By winning this match handsomely, India kept alive her chances of a semi-finals berth. All they need to do is to beat South Africa. I believe they have the run rate issue solved as a result of this win against New Zealand.

Even three dropped catches — two off the bowling of the hapless Joginder Sharma and one off the bowling of Sree Santh — did not help England’s pursuit of 218 runs. Yuvraj Singh missed a sitter at point. R. P. Singh slipped as he went for a catch at 3rd Man. Joginder Sharma dived at square leg behind the umpire — and was perhaps unsighted by the umpire — and dropped another easy catch to make up the drops. But the team also fielded and caught well. They bowled well in patches to deny England a victory. Harbhajan Singh’s catch on the boundary ropes was sensational — perhaps even the catch of the tournament so far!
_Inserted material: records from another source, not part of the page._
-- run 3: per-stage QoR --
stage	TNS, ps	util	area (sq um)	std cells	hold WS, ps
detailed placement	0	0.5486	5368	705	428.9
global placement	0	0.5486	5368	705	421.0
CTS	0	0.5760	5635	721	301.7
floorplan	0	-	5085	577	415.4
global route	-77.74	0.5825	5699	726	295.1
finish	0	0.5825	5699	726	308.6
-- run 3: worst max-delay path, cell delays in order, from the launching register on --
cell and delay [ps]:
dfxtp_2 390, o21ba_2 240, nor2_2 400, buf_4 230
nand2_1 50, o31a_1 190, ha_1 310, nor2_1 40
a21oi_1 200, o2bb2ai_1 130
$ cat src/rtl/vga_640x480_timing.sv
// 640x480@60 VGA timing: divides clock_50M by two and runs pixel/line counters on the
// divided phase, with sync, display-enable and frame strobe decoded from the counters.
module vga_640x480_timing #(
    parameter int unsigned H_ACTIVE = 640,
    parameter int unsigned H_FP     = 16,
    parameter int unsigned H_SYNC   = 96,
    parameter int unsigned H_BP     = 48,
    parameter int unsigned V_ACTIVE = 480,
    parameter int unsigned V_FP     = 10,
    parameter int unsigned V_SYNC   = 2,
    parameter int unsigned V_BP     = 33
) (
    input  logic       clock_50M,
    input  logic       reset_n,
    output logic       clock_25M,
    output logic       pix_en,
    output logic [9:0] sx,
    output logic [9:0] sy,
    output logic       hsync,
    output logic       vsync,
    output logic       de,
    output logic       frame
);

    localparam int unsigned CW      = 10;
    localparam int unsigned H_TOTAL = H_ACTIVE + H_FP + H_SYNC + H_BP;
    localparam int unsigned V_TOTAL = V_ACTIVE + V_FP + V_SYNC + V_BP;

    localparam logic [CW-1:0] H_LAST   = CW'(H_TOTAL - 1);
    localparam logic [CW-1:0] V_LAST   = CW'(V_TOTAL - 1);
    localparam logic [CW-1:0] H_VIS    = CW'(H_ACTIVE);
    localparam logic [CW-1:0] V_VIS    = CW'(V_ACTIVE);
    localparam logic [CW-1:0] HS_START = CW'(H_ACTIVE + H_FP);
    localparam logic [CW-1:0] HS_END   = CW'(H_ACTIVE + H_FP + H_SYNC);
    localparam logic [CW-1:0] VS_START = CW'(V_ACTIVE + V_FP);
    localparam logic [CW-1:0] VS_END   = CW'(V_ACTIVE + V_FP + V_SYNC);

    logic          phase_q, phase_d;
    logic [CW-1:0] sx_q, sx_d;
    logic [CW-1:0] sy_q, sy_d;
    logic          hsync_q, hsync_d;
    logic          vsync_q, vsync_d;
    logic          de_q, de_d;
    logic          frame_q, frame_d;

    // Next counter values; decodes are taken from the next values so the
    // registered sync/enable outputs line up with sx/sy with no extra latency.
    always_comb begin
        phase_d = ~phase_q;
        sx_d    = sx_q;
        sy_d    = sy_q;
        if (phase_q) begin
            if (sx_q == H_LAST) begin
                sx_d = '0;
                sy_d = (sy_q == V_LAST) ? '0 : sy_q + CW'(1);
            end else begin
                sx_d = sx_q + CW'(1);
            end
        end
        hsync_d = !((sx_d >= HS_START) && (sx_d < HS_END));
        vsync_d = !((sy_d >= VS_START) && (sy_d < VS_END));
        de_d    = (sx_d < H_VIS) && (sy_d < V_VIS);
        frame_d = (sy_d == V_VIS) && (sx_d == '0);
    end

    // Reset values are the decode of counters at (0,0).
    always_ff @(posedge clock_50M) begin
        if (!reset_n) begin
            phase_q <= 1'b0;
            sx_q    <= '0;
            sy_q    <= '0;
            hsync_q <= 1'b1;
            vsync_q <= 1'b1;
            de_q    <= 1'b1;
            frame_q <= 1'b0;
        end else begin
            phase_q <= phase_d;
            sx_q    <= sx_d;
            sy_q    <= sy_d;
            hsync_q <= hsync_d;
            vsync_q <= vsync_d;
            de_q    <= de_d;
            frame_q <= frame_d;
        end
    end

    assign clock_25M = phase_q;
    assign pix_en    = phase_q;
    assign sx        = sx_q;
    assign sy        = sy_q;
    assign hsync     = hsync_q;
    assign vsync     = vsync_q;
    assign de        = de_q;
    assign frame     = frame_q;

endmodule

$ cat config.mk
export PLATFORM = sky130hd
export DESIGN_NAME = vga_640x480_timing
export DESIGN_NICKNAME = d
export VERILOG_FILES = /design/src/rtl/vga_640x480_timing.sv
export SDC_FILE = /design/constraint.sdc
export NUM_CORES = 1
export LEC_CHECK = 0
export BUFFER_PORTS_ARGS = -buffer_cell sky130_fd_sc_hd__clkbuf_2
export CORE_MARGIN = 8
export CORE_UTILIZATION = 59
export CTS_CLUSTER_DIAMETER = 40
export DETAILED_ROUTE_END_ITERATION = 12
export GPL_ROUTABILITY_DRIVEN = 1
export PLACE_DENSITY = 0.94
export SETUP_SLACK_MARGIN = 0.4
export SLEW_MARGIN = 40
export SYNTH_ARGS = -nofsm -noshare
export SYNTH_HDL_FRONTEND = slang
export SYNTH_SLANG_ARGS = --single-unit
$ cat constraint.sdc
create_clock -name clock_50M -period 3.2 [get_ports clock_50M]
set_input_delay 0.64 -clock clock_50M [delete_from_list [all_inputs] [get_ports clock_50M]]
set_output_delay 0.64 -clock clock_50M [all_outputs]
set_load 0.005 [all_outputs]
India went in with Jogidnder Sharma instead of Ajit Agarkar. This was a good move. Despite the runs that he leaked, I think this was a good move. India may persist with this option for the final game against South Africa. An option well worth considering is that of Yusuf Pathan for Joginder Sharma. The older of the Pathan brothers is a thinking bowler and can give the ball one heck of a tonk. However, I think Joginder Sharma will have learnt from this experience and may get the nod in the final do-or-die game.

India also went in with Rohit Sharma instead of Dinesh Karthik,

The Indian bowlers bowled reasonably on a somewhat flat pitch. In particular, Pathan was impressive. He bowled at about 130kmph and bowled with accuracy. He also bowled a few well-disguised slower balls. Sreesanth seems to have dropped the verbals and the needless glares. He seems to be doing an Ntini in his follow-through these days. He runs through and immediately turns and sprints back in that distinctive Ntini-way! He seems to have learnt from his England experiences.
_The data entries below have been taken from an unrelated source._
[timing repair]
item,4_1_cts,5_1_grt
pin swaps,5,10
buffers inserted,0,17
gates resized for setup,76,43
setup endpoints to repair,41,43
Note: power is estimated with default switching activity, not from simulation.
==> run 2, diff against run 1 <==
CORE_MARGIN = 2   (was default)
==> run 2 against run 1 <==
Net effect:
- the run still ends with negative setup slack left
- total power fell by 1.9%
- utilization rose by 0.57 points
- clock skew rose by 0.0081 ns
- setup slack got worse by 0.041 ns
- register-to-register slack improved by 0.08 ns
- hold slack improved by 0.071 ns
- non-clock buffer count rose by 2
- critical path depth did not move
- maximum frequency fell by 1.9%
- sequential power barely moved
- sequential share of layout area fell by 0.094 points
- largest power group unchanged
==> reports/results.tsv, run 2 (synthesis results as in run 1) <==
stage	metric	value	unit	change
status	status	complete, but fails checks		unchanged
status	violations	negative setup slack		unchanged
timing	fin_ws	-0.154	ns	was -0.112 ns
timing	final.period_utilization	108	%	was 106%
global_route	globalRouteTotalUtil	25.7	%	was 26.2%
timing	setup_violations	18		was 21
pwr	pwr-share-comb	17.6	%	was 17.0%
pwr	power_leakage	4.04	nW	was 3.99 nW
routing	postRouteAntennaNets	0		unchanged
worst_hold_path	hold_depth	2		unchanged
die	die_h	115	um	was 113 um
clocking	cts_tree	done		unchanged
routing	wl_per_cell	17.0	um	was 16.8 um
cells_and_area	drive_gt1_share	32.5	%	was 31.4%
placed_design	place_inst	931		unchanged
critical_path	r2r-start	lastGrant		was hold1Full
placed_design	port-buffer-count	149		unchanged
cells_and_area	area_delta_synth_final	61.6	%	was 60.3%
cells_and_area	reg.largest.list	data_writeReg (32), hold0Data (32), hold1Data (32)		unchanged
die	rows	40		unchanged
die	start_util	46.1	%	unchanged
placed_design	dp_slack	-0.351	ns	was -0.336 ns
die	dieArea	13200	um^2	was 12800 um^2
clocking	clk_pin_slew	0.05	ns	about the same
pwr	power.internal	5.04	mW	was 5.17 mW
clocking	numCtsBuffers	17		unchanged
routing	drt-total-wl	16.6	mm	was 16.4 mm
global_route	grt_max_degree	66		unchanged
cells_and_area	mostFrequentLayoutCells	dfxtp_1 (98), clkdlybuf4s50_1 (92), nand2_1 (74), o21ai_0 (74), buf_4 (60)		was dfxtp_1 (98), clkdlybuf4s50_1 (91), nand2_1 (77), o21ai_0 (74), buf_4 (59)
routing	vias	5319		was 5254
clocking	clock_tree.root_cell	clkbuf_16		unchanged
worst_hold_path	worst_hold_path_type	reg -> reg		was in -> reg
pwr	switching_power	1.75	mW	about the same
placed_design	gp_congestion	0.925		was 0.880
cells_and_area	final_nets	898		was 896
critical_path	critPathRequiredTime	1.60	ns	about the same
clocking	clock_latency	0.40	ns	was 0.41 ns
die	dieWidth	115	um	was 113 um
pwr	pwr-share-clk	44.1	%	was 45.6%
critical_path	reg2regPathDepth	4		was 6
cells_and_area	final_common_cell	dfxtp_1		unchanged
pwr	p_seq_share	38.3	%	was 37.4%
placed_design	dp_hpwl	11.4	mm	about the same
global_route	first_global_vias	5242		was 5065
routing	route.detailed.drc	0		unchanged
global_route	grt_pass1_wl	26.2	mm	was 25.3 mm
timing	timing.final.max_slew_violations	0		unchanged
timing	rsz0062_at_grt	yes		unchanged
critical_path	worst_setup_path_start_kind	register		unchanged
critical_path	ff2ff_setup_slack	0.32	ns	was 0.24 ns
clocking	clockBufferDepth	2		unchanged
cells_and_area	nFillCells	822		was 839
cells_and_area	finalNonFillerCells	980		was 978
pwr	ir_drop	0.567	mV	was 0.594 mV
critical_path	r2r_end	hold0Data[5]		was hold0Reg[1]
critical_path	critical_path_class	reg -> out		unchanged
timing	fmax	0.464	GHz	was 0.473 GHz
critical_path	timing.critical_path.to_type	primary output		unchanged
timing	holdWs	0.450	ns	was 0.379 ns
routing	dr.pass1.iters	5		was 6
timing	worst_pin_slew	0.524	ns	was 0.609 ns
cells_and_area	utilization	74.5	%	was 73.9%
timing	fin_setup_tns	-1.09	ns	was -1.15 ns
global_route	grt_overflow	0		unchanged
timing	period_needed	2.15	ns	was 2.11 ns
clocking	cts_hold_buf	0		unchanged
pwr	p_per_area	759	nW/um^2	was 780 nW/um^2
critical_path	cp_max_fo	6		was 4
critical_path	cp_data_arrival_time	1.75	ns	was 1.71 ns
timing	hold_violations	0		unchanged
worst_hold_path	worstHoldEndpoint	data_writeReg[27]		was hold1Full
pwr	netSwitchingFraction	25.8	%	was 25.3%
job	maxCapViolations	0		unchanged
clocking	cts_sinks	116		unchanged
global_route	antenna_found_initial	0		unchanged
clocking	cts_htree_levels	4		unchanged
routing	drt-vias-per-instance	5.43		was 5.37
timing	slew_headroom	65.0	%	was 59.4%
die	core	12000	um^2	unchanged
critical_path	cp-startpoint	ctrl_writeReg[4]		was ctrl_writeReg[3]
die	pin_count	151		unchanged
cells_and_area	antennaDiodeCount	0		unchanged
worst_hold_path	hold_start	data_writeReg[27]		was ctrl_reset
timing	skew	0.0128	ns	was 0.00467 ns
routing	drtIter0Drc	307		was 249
Andrew Flintoff’s verbals banter seemed to have spurred Yuvraj Singh onto his onslaught. But at the man-of-the-match award, Yuvraj Singh was all diplomacy and indicated that what was said on the field would be left on the field. This is good to see.

Finally, a word on M. S. Dhoni’s captaincy. With each outing, he continues to impress. He is not a “formula captain” who works off a set song-sheet. He was willing to move and change his bowlers around. He tried to attack early on and when nothing much happened, he switched to a clever defence ploy. He could have had a man on the mid-wicket fence. This may well happen in the next match which is at the same ground. He also bowled his best bowlers in the last 3 overs. If anything, he perhaps should have tried an over or two from Virender Sehwag and Yuvraj Singh around the 12th over mark.

The win was, however, in my view, crafted mainly by a solid start by Gautam Gambhir and Virender Sehwag. They played sensibly and provided a sold platform for a later-overs launch. I think I need to re-assess my views on Gambhir! He is batting well and appears to have a good head on his shoulders. Sehwag, in my view, is not quite there — the ball that jags back will continue to find him. But he is playing more freely now than I have seen in some time. Moreover, he is looking fitter and meaner than ever before. Hopefully he will crack the big one soon.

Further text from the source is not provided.